Я прикусываю губу.
— Я сказала ему, что люблю оленину.
Вообще-то, в тот момент его пальцы были в моей киске, и я бы, наверное, сказала ему, что мне нравится, что угодно, но это так… мило.
Руки Аделаиды по-девичьи подрагивают.
— Чувствуешь этот запах?
— Просто зажги свечу, — говорю я ей. — Может, ванильную.
Я иду в подсобку, чтобы достать швабру. Ченс в дверном проеме сильно наследил, и я подозреваю, что Аделаида не станет за ним убирать. Когда я возвращаюсь обратно, она уже зажгла свечу и пьет из высокого бокала лимонную воду, а на ее лице отражается облегчение, что я взяла швабру и ведро. Господи, для женщины, спаренной с медведем-оборотнем, она очень уж хрупкое создание. Думаю, ее медовый голубчик никогда не приносил ей «вкусняшек».

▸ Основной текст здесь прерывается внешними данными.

From an optimization exercise on the open Yosys and OpenROAD flow, aimed at small area; shortcuts taken in it are not production practice. Function was checked by simulation only, so behaviour that the tests miss may differ from the original. Power and IR drop assume default switching activity.

==> design.v <==
module risc_v
(
 input   wire                        CLK,
 input   wire                        RST,
 output  wire     [31:0]             PC,
 input   wire     [31:0]             Instr,
 output  wire                        MemWrite,
 output  wire     [31:0]             DataAdr,
 output  wire     [31:0]             WriteData,
 input   wire     [31:0]             ReadData
);
 reg  [4:0] cnt;
 reg        ph;      
 reg        run;     
 always @(posedge CLK or negedge RST)
   if (!RST) begin
     cnt <= 5'd0;
     ph  <= 1'b0;
     run <= 1'b0;
   end else begin
     cnt <= cnt + 5'd1;
     if (cnt == 5'd31) begin
       if (run) ph <= ~ph;
       run <= 1'b1;
     end
   end
 wire c0  = (cnt == 5'd0);
 wire c2  = (cnt == 5'd2);
 wire c31 = (cnt == 5'd31);
 wire p1  = run & ~ph;
 wire p2  = run & ph;
 wire [6:0] op   = Instr[6:0];
 wire [2:0] f3   = Instr[14:12];
 wire isLd  = (op == 7'b0000011);
 wire isSt  = (op == 7'b0100011);
 wire isR   = (op == 7'b0110011);
 wire isI   = (op == 7'b0010011);
 wire isBr  = (op == 7'b1100011);
 wire isJal = (op == 7'b1101111);
 wire isAlu = isR | isI;
 wire fSlt  = (f3 == 3'b010);
 wire fOr   = (f3 == 3'b110);
 wire fAdd  = (f3 == 3'b000);
 wire sltu  = isAlu & fSlt;
 wire subop = isR & fAdd & Instr[30];
 wire doOr  = isAlu & fOr;
 wire doAnd = isAlu & ~(fAdd | fSlt | fOr);
 reg  [2:0] k;
 reg  [4:0] rdl;     
 wire wr   = k[2] | (k[1] & k[0]);
 wire jmp  = ~k[2] & k[1];
 wire st   = ~k[2] & ~k[1] & k[0];
 wire ld   = k[2] & ~k[1] & k[0];
 wire        swap = p1 ? isSt : (ph & st);
 wire [4:0]  adr2 = ph ? rdl : Instr[24:20];
 wire        wen  = swap | (p2 & wr);
 wire [31:0] rout;
 wire        wbit;
 reg  [31:0] wd;                        
 wire        wbus = run & (swap ? wd[0] : wbit);
 wire [3:0] wl;
 wire [7:0] wh;
 genvar g;
 generate
   for (g = 0; g < 4; g = g + 1) begin : dl
     assign wl[g] = ~run | (wen & (adr2[1:0] == g));
   end
   for (g = 0; g < 8; g = g + 1) begin : dh
     assign wh[g] = ~run | (adr2[4:2] == g);
   end
   for (g = 0; g < 31; g = g + 1) begin : rf
     reg  [31:0] x;
     wire we = wl[g % 4] & wh[g / 4];
     always @(posedge CLK)
       x <= {(we ? wbus : x[0]), x[31:1]};
     assign rout[g] = x[0];
   end
 endgenerate
 assign rout[31] = wd[0];
 wire a = rout[Instr[19:15]];
 wire b = rout[adr2];
 reg im;
 wire sb = isSt | isBr;
 always @(*) begin
   case (cnt)
     5'd0:  im = isSt ? Instr[7] : ((isBr | isJal) ? 1'b0 : Instr[20]);
     5'd1:  im = sb ? Instr[8]  : Instr[21];
     5'd2:  im = sb ? Instr[9]  : Instr[22];
     5'd3:  im = sb ? Instr[10] : Instr[23];
     5'd4:  im = sb ? Instr[11] : Instr[24];
     5'd5:  im = Instr[25];
     5'd6:  im = Instr[26];
     5'd7:  im = Instr[27];
     5'd8:  im = Instr[28];
     5'd9:  im = Instr[29];
     5'd10: im = Instr[30];
     5'd11: im = isBr ? Instr[7] : (isJal ? Instr[20] : Instr[31]);
     5'd12: im = isJal ? Instr[12] : Instr[31];
     5'd13: im = isJal ? Instr[13] : Instr[31];
     5'd14: im = isJal ? Instr[14] : Instr[31];
     5'd15: im = isJal ? Instr[15] : Instr[31];
     5'd16: im = isJal ? Instr[16] : Instr[31];
     5'd17: im = isJal ? Instr[17] : Instr[31];
     5'd18: im = isJal ? Instr[18] : Instr[31];
     5'd19: im = isJal ? Instr[19] : Instr[31];
     default: im = Instr[31];
   endcase
 end
 reg  [31:0] pc_r;
 reg  [31:0] da;
 reg         c;      
 reg         e;      
 wire opA  = a & ~(isBr | isJal);
 wire opB  = isR ? b : im;
 wire inv  = subop | sltu;
 wire opBx = opB ^ inv;
 wire cin  = c0 ? (inv & ~ph) : c;
 wire sum  = opA ^ opBx ^ cin;
 wire cout = (opA & opBx) | (opA & cin) | (opBx & cin);
 wire res  = doOr ? (opA | opB) : (doAnd ? (opA & opB) : sum);
 wire eqin   = (c0 | e) & ~(a ^ b);
 wire pa     = pc_r[0];
 wire addend = jmp ? da[0] : c2;
 wire psum   = pa ^ addend ^ cin;
 wire pcout  = (pa & addend) | (pa & cin) | (addend & cin);
 wire inc    = c2 | (e & ~c0);
 wire link   = pa ^ inc;
 wire ldcap  = ph & c0 & ld;
 always @(posedge CLK) begin
   c  <= ph ? pcout : cout;
   e  <= ph ? (pa & inc) : eqin;
   da <= {res, (ldcap ? ReadData[31:1] : da[31:1])};
   if (~p1)
     pc_r <= {(run & psum), pc_r[31:1]};
   if (p1 & c31) begin
     rdl <= isSt ? Instr[24:20] : Instr[11:7];
     if (isLd)       k <= 3'b101;
     else if (isSt)  k <= 3'b001;
     else if (isJal) k <= 3'b011;
     else if (isBr)  k <= eqin ? 3'b010 : 3'b000;
     else if (isAlu) k <= sltu ? (cout ? 3'b110 : 3'b111) : 3'b100;
     else            k <= 3'b000;
   end
 end
 assign wbit = ~k[2] ? link :
               k[1]  ? (k[0] & c0) :
               ((k[0] & c0) ? ReadData[0] : da[0]);
 wire we31 = p2 & wr & (rdl == 5'd31);
 always @(posedge CLK)
   wd <= {(~run ? 1'b0 : swap ? b : we31 ? wbit : wd[0]), wd[31:1]};
 assign PC        = pc_r;
 assign DataAdr   = da;
 assign WriteData = wd;
 assign MemWrite  = p2 & c0 & st;
endmodule
==> flow/run.sh <==
#!/bin/bash
# Own flow: the standard layout (standard.sh, synth_recipe.tcl) with
#  - an area-oriented ABC script for the combinational logic (the registers,
#    their names and cells are those of the standard synthesis),
#  - the smallest buffer on the ports,
#  - a clock tree of the buffers below, without dummy loads.
# make's full output goes to standard.log; ORFS keeps each step's log
# under orfs/logs.
set -euo pipefail
here=$(pwd)
rm -rf "$here/scripts"
cp -r "$FLOW_HOME/scripts" "$here/scripts"
cp "$here/flow/abc_area.script" "$here/scripts/abc_speed.script"
export SCRIPTS_DIR="$here/scripts"
export BUFFER_PORTS_ARGS="-buffer_cell sky130_fd_sc_hd__buf_1"
export CTS_ARGS="-sink_clustering_enable -repair_clock_nets -dont_use_dummy_load -buf_list sky130_fd_sc_hd__clkbuf_4 -sink_clustering_size 12 -sink_clustering_max_diameter 35"
bash standard.sh > standard.log 2>&1
==> flow/abc_area.script <==
strash
&get -n
&st
&deepsyn -T 60
&st
&synch2
&if -K 6
&mfs
&st
&dch -f
&put
amap
topo
==> standard.sh <==
#!/bin/bash
# synth_recipe.tcl (not shown) runs the flow's synth.tcl, then flattens the netlist and writes it again
# the make line also repeats each setting of config.mk as NAME=value (left out here)
make -C /OpenROAD-flow-scripts/flow DESIGN_CONFIG=/design/flow/config.mk WORK_HOME=/design/flow/orfs CLKGATE_MAP_FILE= SYNTH_SCRIPT=/design/flow/synth_recipe.tcl "${@:-finish}"
==> config.mk <==
export PLATFORM = sky130hd
export DESIGN_NAME = risc_v
export DESIGN_NICKNAME = risc_v
export VERILOG_FILES = /design/flow/design.v
export SDC_FILE = /design/flow/constraint.sdc
export NUM_CORES = 8
export LEC_CHECK = 0
export CAP_MARGIN = 20
export CORE_MARGIN = 2
export CORE_UTILIZATION = 60
export PLACE_DENSITY = 0.85
export SLEW_MARGIN = 20
==> constraint.sdc <==
create_clock -name core_clock -period 20.0 [get_ports {CLK}]
set_input_delay 4.0000 -clock core_clock [delete_from_list [all_inputs] [get_ports {CLK}]]
set_output_delay 4.0000 -clock core_clock [all_outputs]
set_load 0.01 [all_outputs]
==> impl_metrics.csv, run 1 <==
group,metric,value,unit
floorplan,die_w,207,µm
floorplan,std_cell_rows,74,
pwr,power.total,3.17,mW
cells_and_area,seqCellArea,22600,µm²
clocking,hold_buffers,0,
clocking,tritoncts,"built",
route,drt-total-wl,42.4,mm
cells_and_area,multi_input_area,2000,µm²
cells_and_area,fill_cells,2789,
pwr,p_leak,10.3,nW
clocking,htree_levels,3,
logic_synthesis,netlist_area,24800,µm²
route,remaining_drc_errors,0,
clocking,cts_setup_buffers,0,
logic_synthesis,synth-simple-area-share,0.0224,
timing,period_minus_slack,6870,ps
timing,relSlewSlack,0.427,
clocking,clkLatencyLatePin,840,ps
route,drt_iter0_markers,622,
place,place_congestion,0.892,
worst_setup_path,path_common_cell,"nor2_1",
worst_setup_path,start_kind,"input port",
global_routing,grt_start_max_net_pins,33,
job,drv_cap,0,
outcome,status,"complete, no violations",
logic_synthesis,postSynthAreaPerCell,16.5,µm²
worst_setup_path,slowest_delay,610,ps
clocking,cts_inserted_buffers,111,
logic_synthesis,synth_mux_area_frac,0,
clocking,clockBufferDepth,3,
global_routing,antenna_found_initial,7,
logic_synthesis,synth_top_family_by_area,"compound AO/OA/AOI/OAI gates",
place,dpl.hpwl,29.6,mm
place,port_buffers,162,
worst_setup_path,end_kind,"flop",
logic_synthesis,synthXorXnorAreaFrac,0,
floorplan,start_util,0.607,
logic_synthesis,synth_cells,1504,
logic_synthesis,synth_compound_area_frac,0.0529,
clocking,cts_root_buf,"clkbuf_4",
worst_setup_path,critPathMaxFanout,5,
logic_synthesis,synth_cell_types,41,
timing,fin_skew,128,ps
worst_setup_path,r2r_cells,14,
hold_path,hold_depth,0,
logic_synthesis,seq_area_frac_synth,0.910,
timing,worstMarginPinSlew,856,ps
timing,min_period_over_period,0.343,
timing,finalSetupTns,0,ps
cells_and_area,fin_nets,1856,
cells_and_area,area_growth,8.63,%
logic_synthesis,ys_ff_latch,1105,
hold_path,hold_path_class,"flop to flop",
worst_setup_path,cp.required,20540,ps
route,postRouteAntennaNets,0,
logic_synthesis,syn_nets,1579,
worst_setup_path,crit_type,"input port to flop",
logic_synthesis,yosys.area_share.adder,0.00515,
global_routing,grt-ovfl-total,0,
timing,slew_violations,0,
route,vias,11300,
floorplan,fp.coreArea,40800,µm²
route,wl_per_cell,18.3,µm
logic_synthesis,synthFlopType,"dfxtp_1",
worst_setup_path,path_cells,"buf_1 -> o22ai_1 -> clkinv_1 -> nor2_1 -> clkinv_1 -> o22ai_1 -> nor3_1 -> o311ai_1 -> nor2_1 -> nor2_1 -> a21oi_1 -> fa_1 -> a31oi_1 -> o21ai_0",
clocking,cts.sink_count,1105,
cells_and_area,drive_gt1_frac,0.0652,
worst_setup_path,critPathArrivalTime,7410,ps
timing,finalHoldViolCount,0,
global_routing,grt_pass1_wl,65.3,mm
global_routing,groute.usage.overall,0.200,
timing,setup_viol,0,
route,viasPerCell,4.89,
floorplan,io_pins,163,
logic_synthesis,synthArstFlopShare,0.00633,
clocking,clk_pin_slew,100,ps
global_routing,grt_pass1_vias,11700,
timing,rsz0062_at_grt,"false",
floorplan,dieArea,43000,µm²
pwr,p_per_area,118,nW/µm²
floorplan,die-height,207,µm
logic_synthesis,synth_edf_count,40,
route,drtPass1Iterations,6,
pwr,ir_drop,0.0000753,V
timing,timing.fmax,146,MHz
worst_setup_path,slowest_stage,"o311ai_1",
logic_synthesis,ys.warnings.count,1,
clocking,cts_resized,0,
worst paths after layout:
path | startpoint | to | slack [ps]
worst max-delay path | Instr[20] | k[0] | 13130
worst min-delay path | rf[30].x[21] | rf[30].x[20] | 250
worst max register to register | ph | k[0] | 15320
worst min register to register | rf[30].x[21] | rf[30].x[20] | 250
max in group asynchronous | RST | run | 16530
min in group asynchronous | RST | cnt[4] | 3110
layout make-up:
| type | instances | share of cell area |
|---|---|---|
| flip-flops and latches | 1105 | 0.838 |
| clock buffers | 111 | 0.0309 |
| multi-input cells | 337 | 0.0743 |
| well taps | 532 | 0.0247 |
| inverters | 61 | 0.00850 |
| repair buffers | 165 | 0.0234 |
| diodes | 4 | 0.000372 |
routing by layer:
layer | up-vias | routed length (µm) | GRT usage
li1 | 5489 | - | -
met3 | 109 | 2480 | 0.0555
met2 | 413 | 19900 | 0.327
met5 | - | 36 | 0
met4 | 6 | 1560 | 0.0916
met1 | 5314 | 18400 | 0.250
synthesized netlist by cell type, types with 4 or more instances:
master | instances | area, µm²
dfxtp_1 | 1058 | 21200
nor2_1 | 81 | 304
o21ai_0 | 68 | 340
clkinv_1 | 61 | 229
edfxtp_1 | 40 | 1200
o22a_1 | 36 | 315
a21oi_1 | 22 | 110
o22ai_1 | 22 | 138
nand2_1 | 18 | 67.6
nand3_1 | 11 | 55.1
a221oi_1 | 9 | 78.8
nor3_1 | 8 | 40.0
dfrtp_1 | 7 | 175
ha_1 | 7 | 87.6
o221ai_1 | 5 | 43.8
or2_0 | 5 | 31.3
a22oi_1 | 4 | 30.0
a31oi_1 | 4 | 25.0
nor2b_1 | 4 | 25.0
critical path: cells and delay by family:
family	cells	cell delay, ps
buffers and inverters	3	600
AND/OR/NAND/NOR	4	750
AO/OA/AOI/OAI	6	1560
adder cells (fa/ha/maj)	1	470
cells by family (layout without fill, tap and decap cells):
kind of cell,count (synthesis),in the layout
compound gates,196,196
fa+ha+maj,9,9
simple gates,132,132
flops,1105,1105
other cells,0,4
buf+inv,62,337
sequential cells by signal, indices dropped and copies added (netlist names):
register	flops
pc_r	32
c	1
wd	32
da	32
e	1
cnt	5
k	3
rf.x	992
rdl	5
ph	1
run	1
power breakdown:
part	internal (mW)	switching [mW]	total, mW
Clock	0.255	0.585	0.840
Sequential	2.23	0.0143	2.25
Combinational	0.0341	0.0425	0.0767
Total	2.52	0.642	3.17
placed cells by master (no fill, tap or decap), types with 5 or more instances in the layout:
cell type,instances
or2_0,5
buf_1,162
a21oi_1,22
o21ai_0,68
clkinv_1,61
o22ai_1,22
a221oi_1,9
clkbuf_4,111
nor3_1,7
nand2_1,17
nor2_1,81
o221ai_1,5
o22a_1,36
dfxtp_1,1058
edfxtp_1,40
dfrtp_1,7
nand3_1,11
ha_1,7
metrics by stage:
stage	util	cell area, µm²	hold WS, ps	setup slack (ps)	instances
final	0.659	26900	250	13130	2315
after global routing	0.659	26900	235	12910	2314
after CTS	0.659	26900	229	12960	2311
after detailed placement	0.639	26100	312	12030	2200
after global placement	0.639	26100	310	12040	2200
after floorplan	-	24800	310	13200	1504
==> run 2: changes to the inputs <==
==> flow/abc_area.script (replaced) <==
strash
&get -n
&st
&synch2
&if -K 6
&mfs
&st
&dch -f
&put
amap
topo
==> run 2 against run 1 <==
Effect of this change: still clean; cell count fell by 0.69%; first-iteration DRC count up 5.1%; register-to-register slack worse by 120 ps; setup slack got worse by 200 ps; global-route usage shrank 1.2 points; critical endpoint unchanged.
==> impl_metrics.csv, run 2 <==
group,metric,value,unit
route,drtPass1Iterations,6,
timing,min_period_over_period,0.353,
logic_synthesis,synth_common_cells,"1058 x dfxtp_1, 97 x nor2_1, 44 x a21oi_1, 44 x o22a_1, 40 x edfxtp_1",
global_routing,antenna_found_initial,4,
timing,setup_viol,0,
pwr,power.total,3.17,mW
logic_synthesis,yosys.area_share.adder,0.00516,
cells_and_area,final_cell_mix,"1058 x dfxtp_1, 162 x buf_1, 111 x clkbuf_4",
worst_setup_path,cp.required,20440,ps
cells_and_area,area_growth,8.67,%
route,drt_iter0_markers,654,
worst_setup_path,end_kind,"flop",
place,placed_cells,2183,
timing,setup_ws,12930,ps
cells_and_area,max_flop_register,"rf.x",
floorplan,dieArea,42900,µm²
logic_synthesis,synth_mux_area_frac,0,
clocking,clk_pin_slew,110,ps
timing,relSlewSlack,0.389,
route,postRouteAntennaNets,0,
logic_synthesis,synth_cell_types,39,
clocking,tritoncts,"built",
logic_synthesis,synth_edf_count,40,
timing,period_minus_slack,7070,ps
clocking,cts_setup_buffers,0,
worst_setup_path,start_kind,"input port",
global_routing,grt_pass1_wl,62.0,mm
timing,finalSetupTns,0,ps
cells_and_area,instances_no_fill,2299,
timing,rsz0062_at_grt,"false",
timing,finalHoldViolCount,0,
logic_synthesis,synth-simple-area-share,0.0256,
global_routing,grt_pass1_vias,11400,
clocking,cts.sink_count,1105,
clocking,clockBufferDepth,3,
place,dp_slack,12330,ps
floorplan,io_pins,163,
logic_synthesis,synthArstFlopShare,0.00633,
floorplan,die_w,207,µm
clocking,hold_buffers,0,
timing,worstMarginPinSlew,916,ps
logic_synthesis,synthXorXnorAreaFrac,0,
global_routing,grt_start_max_net_pins,33,
logic_synthesis,yosysTopAreaCellShare,0.856,
cells_and_area,fin_nets,1839,
clocking,cts_resized,0,
worst_setup_path,critPathMaxFanout,11,
timing,slew_violations,0,
logic_synthesis,synth_compound_area_frac,0.0521,
floorplan,start_util,0.607,
logic_synthesis,synth.most_common_cell,"dfxtp_1",
pwr,ir_drop,0.0000756,V
route,wl_per_cell,17.5,µm
global_routing,grt-ovfl-total,0,
route,drt-total-wl,40.2,mm
global_routing,groute.usage.overall,0.188,
job,drv_cap,0,
place,place_congestion,0.925,
logic_synthesis,seq_area_frac_synth,0.911,
logic_synthesis,synthFlopType,"dfxtp_1",
cells_and_area,largest_reg_flops,992,
clocking,cts_inserted_buffers,111,
cells_and_area,final_common_cell,"dfxtp_1",
floorplan,fp.coreArea,40700,µm²
hold_path,hold_path_class,"flop to flop",
route,vias,11200,
logic_synthesis,postSynthAreaPerCell,16.6,µm²
logic_synthesis,synth_top_area_cell,"dfxtp_1",
timing,timing.fmax,141,MHz
worst_setup_path,critPathArrivalTime,7510,ps
logic_synthesis,synth_top_family_by_area,"compound AO/OA/AOI/OAI gates",
place,dpl.hpwl,27.5,mm
pwr,p_per_area,118,nW/µm²
logic_synthesis,synth_cells,1487,
floorplan,std_cell_rows,74,
clocking,cts_root_buf,"clkbuf_4",
outcome,status,"complete, no violations",
cells_and_area,drive_gt1_frac,0.0653,
timing,fin_skew,111,ps
logic_synthesis,syn_nets,1562,
logic_synthesis,netlist_area,24700,µm²
pwr,p_leak,10.3,nW
cells_and_area,fill_cells,2705,
clocking,htree_levels,3,
route,viasPerCell,4.88,
place,port_buffers,162,
logic_synthesis,ys_ff_latch,1105,
logic_synthesis,ys_top_cells_by_area,"dfxtp_1 86%, edfxtp_1 4.9%, o22a_1 1.6%",
floorplan,die-height,207,µm
route,remaining_drc_errors,0,
worst_setup_path,crit_type,"input port to flop",
clocking,clkLatencyLatePin,820,ps
logic_synthesis,ys.warnings.count,1,
[run 2: changes by cell type in the layout (fill, tap and decap cells not counted), moves of 3 or more]
cell,change
o22a_1,+8
o21ai_0,-58
a22oi_1,+8
clkinv_1,-25
a22o_1,-3
a31oi_1,+5
or2_0,-3
o221ai_1,+6
a21oi_1,+22
nor2_1,+16
a2111oi_0,+3
nand2_1,+14
nand3_1,-7
[run 2: layout make-up]
class,count,area [µm²],share of cell area
multi-input combinational,345,2060,0.0766
antenna,5,12.5,0.000465
clock buffer,111,833,0.0310
tap,532,666,0.0247
sequential,1105,22600,0.839
timing repair buffer,165,631,0.0234
inverter,36,135,0.00502
[run 2: logic make-up after synthesis]
logic type | Yosys count
buffers and inverters | 37
flip-flops | 1105
AO/OA/AOI/OAI | 182
AND/OR/NAND/NOR | 154
adder cells (fa/ha/maj) | 9
[run 2: path summary, 6_finish.rpt]
path / startpoint / endpoint / slack, ps / depth (start not counted)
setup / recovery: Instr[5] / k[0] / 12930 / 16
hold / removal: rf[3].x[18] / rf[3].x[17] / 230 / 0
setup reg to reg: ph / k[0] / 15200 / 12
hold reg to reg: rf[3].x[18] / rf[3].x[17] / 230 / 0
max in group asynchronous: RST / cnt[2] / 16390 / 1
min in group asynchronous: RST / cnt[4] / 3180 / 1
[run 2: worst max-delay path, cell delays in order]
cell and delay (ps):
buf_1 100, clkinv_1 80, nor2_1 200, nand2_1 100, nor2_1 110, buf_4 190, clkinv_1 250, nand2_1 180
o21ai_0 90, a2111oi_0 530, o41ai_1 170, o32ai_1 550, a21oi_1 180, fa_1 470, a31oi_1 180, o21ai_0 120
[run 2: metal layers]
layer,part of all wire,wire length (µm),global-route usage
met3,0.061,2440,0.0449
met2,0.46,18500,0.300
met4,0.039,1580,0.0975
met1,0.44,17700,0.240
met5,0,0,0
[run 2: power breakdown]
group | total [mW] | switching (mW) | internal [mW]
Combinational | 0.0849 | 0.0462 | 0.0387
Sequential | 2.25 | 0.0165 | 2.24
Clock | 0.835 | 0.581 | 0.255
[run 2: through the flow]
stage	utilization	cell area, µm²	hold slack [ps]
CTS	0.660	26900	225
floorplan	-	24700	310
finish	0.660	26900	230
global placement	0.639	26000	310
global route	0.660	26900	230
detailed placement	0.639	26000	312
==> run 3: changes to the inputs <==
--- a/flow/run.sh
+++ b/flow/run.sh
@@ -13,5 +13,5 @@
 cp "$here/flow/abc_area.script" "$here/scripts/abc_speed.script"
 export SCRIPTS_DIR="$here/scripts"
 export BUFFER_PORTS_ARGS="-buffer_cell sky130_fd_sc_hd__buf_1"
-export CTS_ARGS="-sink_clustering_enable -repair_clock_nets -dont_use_dummy_load -buf_list sky130_fd_sc_hd__clkbuf_4 -sink_clustering_size 12 -sink_clustering_max_diameter 35"
+export CTS_ARGS="-sink_clustering_enable -repair_clock_nets -dont_use_dummy_load -buf_list sky130_fd_sc_hd__clkbuf_8 -sink_clustering_size 22 -sink_clustering_max_diameter 45"
 bash standard.sh > standard.log 2>&1
==> run 3 against run 2 <==
Effect of this change: non-clock buffer count unchanged; largest cell class unchanged; die area stayed put; area after synthesis unchanged; clock power increased by 8.1%.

И тогда мои щеки заливает румянец. Это то, о чем я думаю?
* * *
Рабочий день близится к концу, и я подметаю вокруг стула обрезки волос, когда в спа возвращается Ченс. Я поднимаю глаза и вижу, что он стоит у меня в дверном проеме, в чистой рубашке и от него пахнет свежим мылом, словно он только что из душа. У меня аж слюнки текут, и не из-за оленины.
— Тебе рога нужны?
— Нет.
— А шкура?
— Нет.
Издав рык, он кивает головой в сторону парковки.
— У меня для тебя битком набит холодильник. Все разрезано и готово к использованию.
Я моргаю, глядя на него. Итак, он принес мне оленя, а когда я сказал, что раньше этого не делала, он отправился домой и для меня его разделал? Упертый мужчина. Упертый… ради того, на что я не хочу сдаваться. Я укрепляю свою решимость и жестом руки указываю на кресло в моем салоне.
— Значит, ты готов к своему преображению?
Я ожидаю, что он откажется, но Ченс сразу направляется к моему креслу и тяжело плюхается в него, широко раскинув перед собой ноги. Я знаю, что он медведь-оборотень, и они достигают огромных размеров, но даже при этом он господствует в этой крошечной комнатке салона. Когда я медлю, он рукой указывает на свое лицо.
— Можешь начинать. Делай, что хочешь.